The implication for aging investors is evident, especially those who insist on managing their own investments. At what point will they recognize or accept their diminished “financial capacity”—the capacity to manage money and financial assets in ways that meet a person’s needs and are consistent with their values and self-interest. Will they realize they’re missing things? Will they remember to make critical money moves when necessary? Will they inadvertently make costly mistakes?
Most People Never See It Coming
The challenges of diminished capacity are further exacerbated due to the difficulty most people have in recognizing or accepting it is happening. For older people, it’s their biggest fear, and to be challenged on what they may or may not be able to do can be offensive. That’s especially true with financial decision-making, which they have been doing all their lives.
Yet, according to studies, one of the first symptoms of early dementia is difficulty in managing personal finances. Until it’s detected by the individuals themselves or others around them, they could be putting their financial security at risk. They could become easy prey for fraudsters.

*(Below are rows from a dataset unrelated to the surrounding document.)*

`src/rtl/spl_pkg.sv`:
```
// Shared types and constants of the sorted priority list unit.
package spl_pkg;

	localparam int CAPACITY_DEF = 16;
	localparam int Q_DEPTH      = 2;
	localparam int VAL_W        = 32;
	localparam int PRI_W        = 8;

	localparam logic [1:0] KIND_INSERT = 2'd0;
	localparam logic [1:0] KIND_SWAP   = 2'd1;
	localparam logic [1:0] KIND_DUMP   = 2'd2;

	typedef enum logic [1:0] {
		OP_INSERT,
		OP_SWAP,
		OP_SWAP_SAME,
		OP_DUMP
	} op_t;

	typedef enum logic [2:0] {
		STAT_INSERTED  = 3'd0,
		STAT_FULL      = 3'd1,
		STAT_SWAPPED   = 3'd2,
		STAT_SAME      = 3'd3,
		STAT_NOT_FOUND = 3'd4,
		STAT_DUMP      = 3'd5
	} status_t;

	typedef enum logic [1:0] {
		S_IDLE,
		S_SWAP,
		S_DUMP
	} state_t;

	typedef enum logic [1:0] {
		C_HOLD,
		C_INSERT,
		C_SWAP,
		C_ROTATE
	} cell_op_t;

	typedef struct packed {
		op_t                      op;
		logic signed [VAL_W-1:0]  value;
		logic        [PRI_W-1:0]  p1;
		logic        [PRI_W-1:0]  p2;
	} cmd_t;

	typedef struct packed {
		status_t                  status;
		logic signed [VAL_W-1:0]  value;
		logic        [PRI_W-1:0]  prio;
		logic                     entry_valid;
		logic                     last;
	} res_t;

endpackage

```
`src/rtl/spl_front.sv`:
```
// Front end: takes items off the command port and classifies them.
module spl_front
	import spl_pkg::*;
(
	input  logic                     start,
	input  logic [1:0]               kind,
	input  logic signed [VAL_W-1:0]  item_value,
	input  logic [PRI_W-1:0]         item_priority,
	input  logic [PRI_W-1:0]         other_priority,
	input  logic                     q_full,
	output logic                     busy,
	output logic                     push,
	output cmd_t                     cmd
);

	logic known;

	assign busy = q_full;

	always_comb begin
		cmd.value = item_value;
		cmd.p1    = item_priority;
		cmd.p2    = other_priority;
		cmd.op    = OP_INSERT;
		known     = 1'b1;
		unique case (kind)
			KIND_INSERT: cmd.op = OP_INSERT;
			// equal priorities are settled here, the list is never touched
			KIND_SWAP:   cmd.op = (item_priority == other_priority) ? OP_SWAP_SAME : OP_SWAP;
			KIND_DUMP:   cmd.op = OP_DUMP;
			default:     known  = 1'b0;
		endcase
	end

	// unknown kinds are accepted and dropped
	assign push = start && !q_full && known;

endmodule

```
`src/rtl/spl_queue.sv`:
```
// Short command queue between the front end and the list engine.
module spl_queue
	import spl_pkg::*;
(
	input  logic clk,
	input  logic arst_n,
	input  logic push,
	input  cmd_t push_cmd,
	input  logic pop,
	output cmd_t head,
	output logic empty,
	output logic full
);

	localparam int AW = (Q_DEPTH > 1) ? $clog2(Q_DEPTH) : 1;
	localparam int CW = $clog2(Q_DEPTH + 1);

	cmd_t            mem_q [Q_DEPTH];
	logic [AW-1:0]   wr_ptr_q;
	logic [AW-1:0]   rd_ptr_q;
	logic [CW-1:0]   cnt_q;
	logic            do_push;
	logic            do_pop;

	assign empty   = (cnt_q == '0);
	assign full    = (cnt_q == CW'(Q_DEPTH));
	assign do_push = push && !full;
	assign do_pop  = pop && !empty;
	assign head    = mem_q[rd_ptr_q];

	always_ff @(posedge clk or negedge arst_n) begin
		if (!arst_n) begin
			wr_ptr_q <= '0;
			rd_ptr_q <= '0;
			cnt_q    <= '0;
		end else begin
			if (do_push)
				wr_ptr_q <= (wr_ptr_q == AW'(Q_DEPTH - 1)) ? '0 : wr_ptr_q + AW'(1);
			if (do_pop)
				rd_ptr_q <= (rd_ptr_q == AW'(Q_DEPTH - 1)) ? '0 : rd_ptr_q + AW'(1);
			if (do_push && !do_pop)
				cnt_q <= cnt_q + CW'(1);
			else if (do_pop && !do_push)
				cnt_q <= cnt_q - CW'(1);
		end
	end

	always_ff @(posedge clk) begin
		if (do_push)
			mem_q[wr_ptr_q] <= push_cmd;
	end

endmodule

```
`src/rtl/spl_list.sv`:
```
// List engine: sorted cell array with insert, swap and rotating dump.
module spl_list
	import spl_pkg::*;
#(
	parameter int CAPACITY = CAPACITY_DEF
) (
	input  logic clk,
	input  logic arst_n,
	input  cmd_t head,
	input  logic empty,
	output logic pop,
	output logic res_valid,
	output res_t res
);

	localparam int CW = $clog2(CAPACITY + 1);

	logic signed [VAL_W-1:0] val_q [CAPACITY];
	logic        [PRI_W-1:0] pri_q [CAPACITY];
	logic signed [VAL_W-1:0] val_d [CAPACITY];
	logic        [PRI_W-1:0] pri_d [CAPACITY];

	logic [CW-1:0]       count_q;
	logic [CW-1:0]       dump_idx_q;
	logic [CW-1:0]       last_idx;
	state_t              state_q, state_d;
	cell_op_t            cop;
	logic [CAPACITY-1:0] in_list, lt, first_a, first_b;
	logic [CAPACITY-1:0] fa_q, fb_q;
	logic signed [VAL_W-1:0] va, vb;
	logic                mark_ld, count_inc, dump_clr, dump_inc;
	logic                res_valid_d;
	res_t                res_d;
	logic                res_valid_q;
	res_t                res_q;

	assign last_idx = count_q - CW'(1);

	// per-cell compares; the list is sorted, so the first holder of a
	// priority is the cell whose left neighbor holds a different one
	for (genvar i = 0; i < CAPACITY; i++) begin : g_cmp
		assign in_list[i] = (CW'(i) < count_q);
		assign lt[i]      = in_list[i] && (pri_q[i] < head.p1);
		if (i == 0) begin : g_first
			assign first_a[i] = in_list[i] && (pri_q[i] == head.p1);
			assign first_b[i] = in_list[i] && (pri_q[i] == head.p2);
		end else begin : g_rest
			assign first_a[i] = in_list[i] && (pri_q[i] == head.p1)
				&& (pri_q[i-1] != head.p1);
			assign first_b[i] = in_list[i] && (pri_q[i] == head.p2)
				&& (pri_q[i-1] != head.p2);
		end
	end

	// one-hot select of the two swap values
	always_comb begin
		va = '0;
		vb = '0;
		for (int i = 0; i < CAPACITY; i++) begin
			va = va | (fa_q[i] ? val_q[i] : '0);
			vb = vb | (fb_q[i] ? val_q[i] : '0);
		end
	end

	always_comb begin
		state_d          = state_q;
		pop              = 1'b0;
		cop              = C_HOLD;
		mark_ld          = 1'b0;
		count_inc        = 1'b0;
		dump_clr         = 1'b0;
		dump_inc         = 1'b0;
		res_valid_d      = 1'b0;
		res_d.status     = STAT_INSERTED;
		res_d.value      = '0;
		res_d.prio       = '0;
		res_d.entry_valid = 1'b0;
		res_d.last       = 1'b1;
		unique case (state_q)
			S_IDLE: begin
				if (!empty) begin
					pop = 1'b1;
					unique case (head.op)
						OP_INSERT: begin
							res_valid_d = 1'b1;
							if (count_q == CW'(CAPACITY)) begin
								res_d.status = STAT_FULL;
							end else begin
								cop       = C_INSERT;
								count_inc = 1'b1;
							end
						end
						OP_SWAP_SAME: begin
							res_valid_d  = 1'b1;
							res_d.status = STAT_SAME;
						end
						OP_SWAP: begin
							mark_ld = 1'b1;
							state_d = S_SWAP;
						end
						OP_DUMP: begin
							if (count_q == '0) begin
								res_valid_d  = 1'b1;
								res_d.status = STAT_DUMP;
							end else begin
								dump_clr = 1'b1;
								state_d  = S_DUMP;
							end
						end
					endcase
				end
			end
			S_SWAP: begin
				res_valid_d = 1'b1;
				state_d     = S_IDLE;
				if (|fa_q && |fb_q) begin
					cop          = C_SWAP;
					res_d.status = STAT_SWAPPED;
				end else begin
					res_d.status = STAT_NOT_FOUND;
				end
			end
			S_DUMP: begin
				// head cell goes out, the list rotates by one
				res_valid_d       = 1'b1;
				res_d.status      = STAT_DUMP;
				res_d.value       = val_q[0];
				res_d.prio        = pri_q[0];
				res_d.entry_valid = 1'b1;
				res_d.last        = (dump_idx_q == last_idx);
				cop               = C_ROTATE;
				dump_inc          = 1'b1;
				if (dump_idx_q == last_idx)
					state_d = S_IDLE;
			end
			default: state_d = S_IDLE;
		endcase
	end

	for (genvar i = 0; i < CAPACITY; i++) begin : g_cell
		always_comb begin
			val_d[i] = val_q[i];
			pri_d[i] = pri_q[i];
			case (cop)
				C_INSERT: begin
					if (!lt[i]) begin
						if (i == 0 || lt[(i == 0) ? 0 : i-1]) begin
							val_d[i] = head.value;
							pri_d[i] = head.p1;
						end else begin
							val_d[i] = val_q[(i == 0) ? 0 : i-1];
							pri_d[i] = pri_q[(i == 0) ? 0 : i-1];
						end
					end
				end
				C_SWAP: begin
					if (fa_q[i])
						val_d[i] = vb;
					else if (fb_q[i])
						val_d[i] = va;
				end
				C_ROTATE: begin
					if (CW'(i) == last_idx) begin
						val_d[i] = val_q[0];
						pri_d[i] = pri_q[0];
					end else if (i < CAPACITY - 1) begin
						val_d[i] = val_q[(i < CAPACITY - 1) ? i+1 : i];
						pri_d[i] = pri_q[(i < CAPACITY - 1) ? i+1 : i];
					end
				end
				default: ;
			endcase
		end

		always_ff @(posedge clk) begin
			val_q[i] <= val_d[i];
			pri_q[i] <= pri_d[i];
		end
	end

	always_ff @(posedge clk or negedge arst_n) begin
		if (!arst_n) begin
			state_q     <= S_IDLE;
			count_q     <= '0;
			dump_idx_q  <= '0;
			res_valid_q <= 1'b0;
		end else begin
			state_q     <= state_d;
			res_valid_q <= res_valid_d;
			if (count_inc)
				count_q <= count_q + CW'(1);
			if (dump_clr)
				dump_idx_q <= '0;
			else if (dump_inc)
				dump_idx_q <= dump_idx_q + CW'(1);
		end
	end

	always_ff @(posedge clk) begin
		if (mark_ld) begin
			fa_q <= first_a;
			fb_q <= first_b;
		end
		if (res_valid_d)
			res_q <= res_d;
	end

	assign res_valid = res_valid_q;
	assign res       = res_q;

endmodule

```
`src/rtl/sorted_priority_list_unit.sv`:
```
// Insert is done from the idle state; swap marks both cells, then swaps; dump sends one entry per cycle.
// Commands go through the queue, the swap or dump state if any, and the result register;
// a 2-deep command queue lets start be taken while the engine works, busy only when it is full.
// Insert and swap use the parallel compares of the cells; dump uses the one-step rotation.
// Reset clears the entry count, queue, sequencer and result strobe; cell contents are kept.
// Results cannot be stalled: each shows for exactly one cycle with result_valid.
module sorted_priority_list_unit
	import spl_pkg::*;
#(
	parameter int CAPACITY = CAPACITY_DEF
) (
	input  logic                     clk,
	input  logic                     arst_n,
	input  logic                     start,
	output logic                     busy,
	input  logic [1:0]               kind,
	input  logic signed [VAL_W-1:0]  item_value,
	input  logic [PRI_W-1:0]         item_priority,
	input  logic [PRI_W-1:0]         other_priority,
	output logic                     result_valid,
	output logic [2:0]               status,
	output logic signed [VAL_W-1:0]  out_value,
	output logic [PRI_W-1:0]         out_priority,
	output logic                     entry_valid,
	output logic                     last
);

	cmd_t push_cmd;
	cmd_t head;
	logic push, pop, q_empty, q_full;
	res_t res;

	spl_front u_front (
		.start          (start),
		.kind           (kind),
		.item_value     (item_value),
		.item_priority  (item_priority),
		.other_priority (other_priority),
		.q_full         (q_full),
		.busy           (busy),
		.push           (push),
		.cmd            (push_cmd)
	);

	spl_queue u_queue (
		.clk      (clk),
		.arst_n   (arst_n),
		.push     (push),
		.push_cmd (push_cmd),
		.pop      (pop),
		.head     (head),
		.empty    (q_empty),
		.full     (q_full)
	);

	spl_list #(
		.CAPACITY (CAPACITY)
	) u_list (
		.clk       (clk),
		.arst_n    (arst_n),
		.head      (head),
		.empty     (q_empty),
		.pop       (pop),
		.res_valid (result_valid),
		.res       (res)
	);

	assign status       = res.status;
	assign out_value    = res.value;
	assign out_priority = res.prio;
	assign entry_valid  = res.entry_valid;
	assign last         = res.last;

endmodule

```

While that seems simple enough to understand, the difficulty is identifying at which point a person’s financial capacity begins to decline. Even more challenging is being able to accept it and take appropriate actions, which often occurs after the financial damage is done.
A Financial Advisor is Your First Line of Defense
Financial advisors occupy a unique position among the different professional sources families have to help them protect their wealth. They have the capability to act as a family’s ‘first responder’ to alert them to possible signs of diminished capacity. Certain red flags, such as multiple or large unscheduled withdrawals, requests to buy or sell securities inconsistent with their investment strategy, forgetting critical conversations, or uncharacteristic emotional outbursts, can alert advisors to potential warning signs.

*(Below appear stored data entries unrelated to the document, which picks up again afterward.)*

[config.mk]
export PLATFORM = sky130hd
export DESIGN_NAME = mdt_ctrl
export DESIGN_NICKNAME = d
export VERILOG_FILES = /design/src/rtl/core/message_dedup_table_with_aging_unit_defines.svh /design/src/rtl/core/mdt_pkg.sv /design/src/rtl/core/mdt_ctrl.sv
export SDC_FILE = /design/constraint.sdc
export NUM_CORES = 1
export LEC_CHECK = 0
export ABC_AREA = 1
export BUFFER_PORTS_ARGS = -buffer_cell sky130_fd_sc_hd__buf_2
export CAP_MARGIN = 0
export CELL_PAD_IN_SITES_DETAIL_PLACEMENT = 2
export CELL_PAD_IN_SITES_GLOBAL_PLACEMENT = 2
export CORE_AREA = 5 5 42 44
export DETAILED_ROUTE_END_ITERATION = 12
export DIE_AREA = 0 0 47 49
export GPL_ROUTABILITY_DRIVEN = 1
export PLACE_DENSITY_LB_ADDON = 0.1
export SLEW_MARGIN = 20
export SYNTH_ARGS = -nofsm -noshare
export SYNTH_HDL_FRONTEND = slang
export SYNTH_SLANG_ARGS = --single-unit
[constraint.sdc]
create_clock -name clock -period 1.43 [get_ports clock]
set_clock_uncertainty 0.05 [all_clocks]
set_input_delay 0.2145 -clock clock [delete_from_list [all_inputs] [get_ports clock]]
set_output_delay 0.2145 -clock clock [all_outputs]
set_load 0.02 [all_outputs]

A financial advisor’s responsibility is to help clients navigate life’s risks to manage and preserve their wealth. The loss of financial capacity is one such risk, and advisors have a duty to protect clients who may be vulnerable to financial exploitation.
Do-it-yourself investors may have reasons why they don’t engage financial advisors. They may pride themselves on their DIY capabilities. They may question why they should pay someone else for something they can do themselves. They may have had a bad experience with a financial advisor, or they may not trust anyone else with their money.
The True Value of a Financial Advisor
It may surprise those reluctant to work with a financial advisor to know that having a solid advisory relationship with a quality advisor is worth about 3% additional investment returns. That’s according to a Vanguard study that measured the value advisors bring to a relationship based on their investment expertise.
But, in addition to their value as investment strategists, their most significant contribution to clients’ investment returns is their value as an investment coach—one who prevents clients from making costly behavioral mistakes. Behavioral mistakes, such as trying to time the market or chasing performance, are the primary reason the average investor underperforms the market by as much as 4% a year.
You can say then that the one percent fee a quality advisor earns is not just for investment advice but also for the confidence of knowing that someone you value is looking out for you and your wealth. Once they understand your goals, ambitions, priorities, and investment objectives, they become a partner in your financial success.
That’s important for safely navigating through life’s challenges, but it can never be more critical should you realize one of your greatest fears—gradually losing your capacity to make sound investment decisions on your own. That may never happen but having the confidence that someone is looking out for you is priceless.